> EXERCISE AIM: Below are entries. Reproduce exactly the lines between the line holding "331 | 8.9 |" and the line holding "after global placement", inclusive, and only those.

Dataset entries
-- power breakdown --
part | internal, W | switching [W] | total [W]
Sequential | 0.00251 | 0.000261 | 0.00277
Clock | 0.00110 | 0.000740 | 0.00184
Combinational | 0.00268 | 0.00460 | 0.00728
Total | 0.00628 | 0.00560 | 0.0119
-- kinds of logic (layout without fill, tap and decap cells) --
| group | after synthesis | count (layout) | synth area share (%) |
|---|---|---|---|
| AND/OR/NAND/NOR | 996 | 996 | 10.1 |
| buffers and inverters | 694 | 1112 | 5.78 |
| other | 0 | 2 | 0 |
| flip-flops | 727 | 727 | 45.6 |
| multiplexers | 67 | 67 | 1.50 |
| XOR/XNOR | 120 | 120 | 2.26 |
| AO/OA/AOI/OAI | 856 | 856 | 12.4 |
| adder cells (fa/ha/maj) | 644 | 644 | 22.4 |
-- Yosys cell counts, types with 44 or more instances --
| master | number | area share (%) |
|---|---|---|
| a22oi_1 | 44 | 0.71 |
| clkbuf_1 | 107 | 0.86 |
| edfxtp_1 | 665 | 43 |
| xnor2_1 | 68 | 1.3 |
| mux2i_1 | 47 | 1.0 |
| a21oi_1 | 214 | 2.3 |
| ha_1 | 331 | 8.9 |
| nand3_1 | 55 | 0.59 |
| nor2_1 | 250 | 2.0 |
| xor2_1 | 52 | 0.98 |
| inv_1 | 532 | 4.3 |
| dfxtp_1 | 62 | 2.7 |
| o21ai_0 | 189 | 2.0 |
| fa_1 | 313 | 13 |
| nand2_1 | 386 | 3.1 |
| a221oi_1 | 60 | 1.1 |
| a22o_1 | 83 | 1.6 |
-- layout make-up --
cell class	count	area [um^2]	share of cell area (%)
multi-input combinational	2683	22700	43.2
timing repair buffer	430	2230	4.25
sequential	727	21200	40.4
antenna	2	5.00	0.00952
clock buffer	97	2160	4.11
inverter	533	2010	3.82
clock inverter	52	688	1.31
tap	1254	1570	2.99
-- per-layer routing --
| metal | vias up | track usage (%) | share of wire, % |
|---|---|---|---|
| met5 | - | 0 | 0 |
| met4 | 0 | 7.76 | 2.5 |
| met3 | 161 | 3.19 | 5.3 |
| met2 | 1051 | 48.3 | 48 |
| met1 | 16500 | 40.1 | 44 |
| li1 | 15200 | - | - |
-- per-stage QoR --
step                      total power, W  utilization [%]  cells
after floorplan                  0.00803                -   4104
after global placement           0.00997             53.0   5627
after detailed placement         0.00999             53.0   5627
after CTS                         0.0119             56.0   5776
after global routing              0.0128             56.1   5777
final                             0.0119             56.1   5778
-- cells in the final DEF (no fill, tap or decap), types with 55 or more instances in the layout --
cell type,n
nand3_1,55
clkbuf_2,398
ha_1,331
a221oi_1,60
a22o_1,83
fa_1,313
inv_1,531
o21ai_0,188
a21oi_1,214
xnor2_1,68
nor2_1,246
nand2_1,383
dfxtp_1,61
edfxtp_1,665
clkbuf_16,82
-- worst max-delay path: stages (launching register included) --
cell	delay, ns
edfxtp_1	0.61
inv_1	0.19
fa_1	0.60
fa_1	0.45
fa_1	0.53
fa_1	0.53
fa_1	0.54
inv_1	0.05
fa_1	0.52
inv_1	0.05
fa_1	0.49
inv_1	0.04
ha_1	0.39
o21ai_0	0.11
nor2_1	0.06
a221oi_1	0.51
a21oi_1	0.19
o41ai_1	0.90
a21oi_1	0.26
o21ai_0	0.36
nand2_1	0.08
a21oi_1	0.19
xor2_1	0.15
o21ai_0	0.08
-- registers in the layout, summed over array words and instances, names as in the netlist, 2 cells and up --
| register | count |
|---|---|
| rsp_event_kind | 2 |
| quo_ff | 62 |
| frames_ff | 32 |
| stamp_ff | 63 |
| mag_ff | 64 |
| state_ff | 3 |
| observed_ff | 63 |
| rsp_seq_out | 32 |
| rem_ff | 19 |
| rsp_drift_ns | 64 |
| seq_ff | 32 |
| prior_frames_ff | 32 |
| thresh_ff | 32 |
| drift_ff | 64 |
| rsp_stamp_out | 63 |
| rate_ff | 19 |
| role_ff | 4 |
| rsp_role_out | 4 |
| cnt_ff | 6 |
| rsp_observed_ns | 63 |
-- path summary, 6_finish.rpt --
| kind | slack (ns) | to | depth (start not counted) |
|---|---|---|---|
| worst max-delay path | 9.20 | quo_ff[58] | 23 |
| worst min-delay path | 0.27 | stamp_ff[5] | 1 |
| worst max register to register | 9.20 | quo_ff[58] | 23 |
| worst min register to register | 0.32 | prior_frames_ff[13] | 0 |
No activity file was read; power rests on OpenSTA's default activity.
<file path="config.mk">
export PLATFORM = sky130hd
export DESIGN_NAME = six_bit_text_codec
export DESIGN_NICKNAME = d
export VERILOG_FILES = /design/src/rtl/sbtc_pkg.sv /design/src/rtl/six_bit_text_codec.sv /design/src/rtl/sbtc_core.sv /design/src/rtl/sbtc_out.sv
export SDC_FILE = /design/constraint.sdc
export NUM_CORES = 1
export LEC_CHECK = 0
export BUFFER_PORTS_ARGS = -buffer_cell sky130_fd_sc_hd__buf_2
export CORE_ASPECT_RATIO = 1.2
export CORE_MARGIN = 2
export CORE_UTILIZATION = 45
export DETAILED_ROUTE_END_ITERATION = 16
export GPL_ROUTABILITY_DRIVEN = 0
export SLEW_MARGIN = 5
export SYNTH_ARGS = -nofsm -noshare
export SYNTH_HDL_FRONTEND = slang
export SYNTH_SLANG_ARGS = --single-unit
</file>
<file path="constraint.sdc">
create_clock -name clk_i -period 2.98 [get_ports clk_i]
set_input_delay 0.149 -clock clk_i [delete_from_list [all_inputs] [get_ports clk_i]]
set_output_delay 0.149 -clock clk_i [all_outputs]
set_load 0.1 [all_outputs]
</file>
<file path="src/rtl/sbtc_pkg.sv">
// ----------------------------------------------------------------------------
// sbtc_pkg
// Shared types and constants for the six-bit text codec.
// ----------------------------------------------------------------------------
package sbtc_pkg;

  // Offset added to every 6-bit value to make a printable character
  localparam logic [7:0] CHAR_BASE = 8'h3c;

  // Codec direction
  typedef enum logic {
    DIR_ENCODE = 1'b0,
    DIR_DECODE = 1'b1
  } dir_e;

  // One result beat
  typedef struct packed {
    logic [7:0] data;
    logic       has_data;
    logic       last;
    logic       bad_char;
  } res_t;

  // Up to two results produced by one input item
  typedef struct packed {
    res_t       r0;
    res_t       r1;
    logic [1:0] num;
  } res_pair_t;

  // Per-message state
  typedef struct packed {
    logic [1:0] group_phase;
    logic [7:0] carry_bits;
    logic       failed;
  } msg_state_t;

endpackage

</file>
<file path="src/rtl/six_bit_text_codec.sv">
// ----------------------------------------------------------------------------
// six_bit_text_codec
// Six-bit printable text codec (offset 0x3c), encode or decode by register.
// ----------------------------------------------------------------------------
// Datapath: input register, then result register. Items are paced by the
//   single result port draining the result slots; an item waits in the input
//   register until the slots are free, and may load as the last result leaves.
// Reset: asynchronous active low; clears direction to encode, message state
//   and all valid flags.
module six_bit_text_codec (
  input  logic       clk_i,
  input  logic       rst_ni,
  // Configuration: direction
  input  logic       cfg_we_i,
  input  logic       cfg_wdata_i,
  // Input stream
  input  logic       s_axis_tvalid,
  output logic       s_axis_tready,
  input  logic [7:0] s_axis_tdata,   // [7:0] data_in
  input  logic       s_axis_tlast,
  // Output stream
  output logic       m_axis_tvalid,
  input  logic       m_axis_tready,
  output logic [7:0] m_axis_tdata,   // [7:0] data_out
  output logic [1:0] m_axis_tuser,   // [0] has_data, [1] bad_char
  output logic       m_axis_tlast
);
  import sbtc_pkg::*;

  logic       in_valid_q;
  logic [7:0] in_data_q;
  logic       in_last_q;
  logic       out_free;
  logic       step;
  logic [1:0] out_cnt;
  res_pair_t  pair;
  res_t       res;

  assign step          = in_valid_q & out_free;
  assign s_axis_tready = ~in_valid_q | out_free;

  // Input register
  always_ff @(posedge clk_i or negedge rst_ni) begin
    if (!rst_ni) begin
      in_valid_q <= 1'b0;
    end else if (s_axis_tready) begin
      in_valid_q <= s_axis_tvalid;
    end
  end

  always_ff @(posedge clk_i) begin
    if (s_axis_tready && s_axis_tvalid) begin
      in_data_q <= s_axis_tdata;
      in_last_q <= s_axis_tlast;
    end
  end

  sbtc_core u_core (
    .clk_i       (clk_i),
    .rst_ni      (rst_ni),
    .cfg_we_i    (cfg_we_i),
    .cfg_wdata_i (cfg_wdata_i),
    .step_i      (step),
    .data_i      (in_data_q),
    .last_i      (in_last_q),
    .pair_o      (pair)
  );

  sbtc_out u_out (
    .clk_i   (clk_i),
    .rst_ni  (rst_ni),
    .load_i  (step),
    .pair_i  (pair),
    .free_o  (out_free),
    .count_o (out_cnt),
    .res_o   (res),
    .valid_o (m_axis_tvalid),
    .ready_i (m_axis_tready)
  );

  assign m_axis_tdata = res.data;
  assign m_axis_tuser = {res.bad_char, res.has_data};
  assign m_axis_tlast = res.last;

  // Result slots never overfill
  a_cnt_range : assert property (@(posedge clk_i) disable iff (!rst_ni)
    out_cnt != 2'd3)
    else $error("result slot count out of range");

  // A waiting input item is never dropped
  a_in_hold : assert property (@(posedge clk_i) disable iff (!rst_ni)
    (in_valid_q && !out_free) |=> in_valid_q)
    else $error("input item lost while stalled");

  // Error flag appears only on an end-only marker
  a_bad_end : assert property (@(posedge clk_i) disable iff (!rst_ni)
    (m_axis_tvalid && m_axis_tuser[1]) |-> (m_axis_tlast && !m_axis_tuser[0]))
    else $error("bad_char on a non-marker result");

  // Slots are loaded only once the previous results are drained
  a_load_free : assert property (@(posedge clk_i) disable iff (!rst_ni)
    (step && out_cnt == 2'd2) |-> 1'b0)
    else $error("result slots overwritten");

endmodule

</file>
<file path="src/rtl/sbtc_core.sv">
// ----------------------------------------------------------------------------
// sbtc_core
// Direction register, message state and the per-item encode/decode step.
// ----------------------------------------------------------------------------
module sbtc_core (
  input  logic                clk_i,
  input  logic                rst_ni,
  input  logic                cfg_we_i,
  input  logic                cfg_wdata_i,
  input  logic                step_i,
  input  logic [7:0]          data_i,
  input  logic                last_i,
  output sbtc_pkg::res_pair_t pair_o
);
  import sbtc_pkg::*;

  dir_e       dir_q;
  msg_state_t st_q, st_d;

  logic [5:0] made;
  logic [5:0] rest;
  logic [5:0] dec_v;
  logic       fail_n;
  logic       have;
  logic [7:0] dec_byte;

  // Compute results and next state for the item in the input register
  always_comb begin
    pair_o   = '0;
    st_d     = st_q;
    made     = '0;
    rest     = '0;
    dec_v    = 6'(data_i - CHAR_BASE);
    fail_n   = st_q.failed | (data_i < CHAR_BASE);
    have     = 1'b0;
    dec_byte = '0;

    if (dir_q == DIR_ENCODE) begin
      case (st_q.group_phase)
        2'd0: begin
          made = data_i[7:2];
          rest = {data_i[1:0], 4'b0000};
        end
        2'd1: begin
          made = st_q.carry_bits[5:0] | {2'b00, data_i[7:4]};
          rest = {data_i[3:0], 2'b00};
        end
        default: begin
          made = st_q.carry_bits[5:0] | {4'b0000, data_i[7:6]};
          rest = data_i[5:0];
        end
      endcase
      pair_o.r0.data     = {2'b00, made} + CHAR_BASE;
      pair_o.r0.has_data = 1'b1;
      pair_o.r1.data     = {2'b00, rest} + CHAR_BASE;
      pair_o.r1.has_data = 1'b1;
      if (st_q.group_phase[1] == 1'b0) begin
        // Partial group: flush leftover bits only on the last byte
        st_d.group_phase = st_q.group_phase + 2'd1;
        st_d.carry_bits  = {2'b00, rest};
        pair_o.num       = last_i ? 2'd2 : 2'd1;
        pair_o.r1.last   = last_i;
      end else begin
        // Group complete: two characters out
        st_d.group_phase = '0;
        st_d.carry_bits  = '0;
        pair_o.num       = 2'd2;
        pair_o.r1.last   = last_i;
      end
      if (last_i) begin
        st_d = '0;
      end
    end else begin
      st_d.failed = fail_n;
      if (!fail_n) begin
        case (st_q.group_phase)
          2'd0: begin
            st_d.carry_bits  = {dec_v, 2'b00};
            st_d.group_phase = 2'd1;
          end
          2'd1: begin
            dec_byte         = st_q.carry_bits | {6'b000000, dec_v[5:4]};
            have             = 1'b1;
            st_d.carry_bits  = {dec_v[3:0], 4'b0000};
            st_d.group_phase = 2'd2;
          end
          2'd2: begin
            dec_byte         = st_q.carry_bits | {4'b0000, dec_v[5:2]};
            have             = 1'b1;
            st_d.carry_bits  = {dec_v[1:0], 6'b000000};
            st_d.group_phase = 2'd3;
          end
          default: begin
            dec_byte         = st_q.carry_bits | {2'b00, dec_v};
            have             = 1'b1;
            st_d.carry_bits  = '0;
            st_d.group_phase = 2'd0;
          end
        endcase
      end
      if (last_i) begin
        // Last item always ends with exactly one result
        pair_o.num         = 2'd1;
        pair_o.r0.last     = 1'b1;
        pair_o.r0.bad_char = fail_n;
        pair_o.r0.has_data = have;
        pair_o.r0.data     = have ? dec_byte : 8'h00;
        st_d               = '0;
      end else begin
        pair_o.num         = {1'b0, have};
        pair_o.r0.has_data = 1'b1;
        pair_o.r0.data     = dec_byte;
      end
    end
  end

  // Direction register; any write starts a new message
  always_ff @(posedge clk_i or negedge rst_ni) begin
    if (!rst_ni) begin
      dir_q <= DIR_ENCODE;
      st_q  <= '0;
    end else if (cfg_we_i) begin
      dir_q <= dir_e'(cfg_wdata_i);
      st_q  <= '0;
    end else if (step_i) begin
      st_q  <= st_d;
    end
  end

endmodule

</file>
<file path="src/rtl/sbtc_out.sv">
// ----------------------------------------------------------------------------
// sbtc_out
// Two-slot result register that drains one result beat per cycle while the output is ready.
// ----------------------------------------------------------------------------
module sbtc_out (
  input  logic                clk_i,
  input  logic                rst_ni,
  input  logic                load_i,
  input  sbtc_pkg::res_pair_t pair_i,
  output logic                free_o,
  output logic [1:0]          count_o,
  output sbtc_pkg::res_t      res_o,
  output logic                valid_o,
  input  logic                ready_i
);
  import sbtc_pkg::*;

  res_t       slot0_q, slot0_d;
  res_t       slot1_q, slot1_d;
  logic [1:0] cnt_q, cnt_d;
  logic       pop;

  assign valid_o = (cnt_q != 2'd0);
  assign pop     = valid_o & ready_i;
  // Empty by the next edge: safe to load a new pair
  assign free_o  = (cnt_q == 2'd0) || ((cnt_q == 2'd1) && ready_i);
  assign res_o   = slot0_q;
  assign count_o = cnt_q;

  // Load a new pair or shift the second slot forward
  always_comb begin
    slot0_d = slot0_q;
    slot1_d = slot1_q;
    cnt_d   = cnt_q;
    if (load_i) begin
      slot0_d = pair_i.r0;
      slot1_d = pair_i.r1;
      cnt_d   = pair_i.num;
    end else if (pop) begin
      slot0_d = slot1_q;
      cnt_d   = cnt_q - 2'd1;
    end
  end

  always_ff @(posedge clk_i or negedge rst_ni) begin
    if (!rst_ni) begin
      cnt_q <= '0;
    end else begin
      cnt_q <= cnt_d;
    end
  end

  always_ff @(posedge clk_i) begin
    slot0_q <= slot0_d;
    slot1_q <= slot1_d;
  end

endmodule

</file>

> RESULT FOR THIS EXERCISE:
| ha_1 | 331 | 8.9 |
| nand3_1 | 55 | 0.59 |
| nor2_1 | 250 | 2.0 |
| xor2_1 | 52 | 0.98 |
| inv_1 | 532 | 4.3 |
| dfxtp_1 | 62 | 2.7 |
| o21ai_0 | 189 | 2.0 |
| fa_1 | 313 | 13 |
| nand2_1 | 386 | 3.1 |
| a221oi_1 | 60 | 1.1 |
| a22o_1 | 83 | 1.6 |
-- layout make-up --
cell class	count	area [um^2]	share of cell area (%)
multi-input combinational	2683	22700	43.2
timing repair buffer	430	2230	4.25
sequential	727	21200	40.4
antenna	2	5.00	0.00952
clock buffer	97	2160	4.11
inverter	533	2010	3.82
clock inverter	52	688	1.31
tap	1254	1570	2.99
-- per-layer routing --
| metal | vias up | track usage (%) | share of wire, % |
|---|---|---|---|
| met5 | - | 0 | 0 |
| met4 | 0 | 7.76 | 2.5 |
| met3 | 161 | 3.19 | 5.3 |
| met2 | 1051 | 48.3 | 48 |
| met1 | 16500 | 40.1 | 44 |
| li1 | 15200 | - | - |
-- per-stage QoR --
step                      total power, W  utilization [%]  cells
after floorplan                  0.00803                -   4104
after global placement           0.00997             53.0   5627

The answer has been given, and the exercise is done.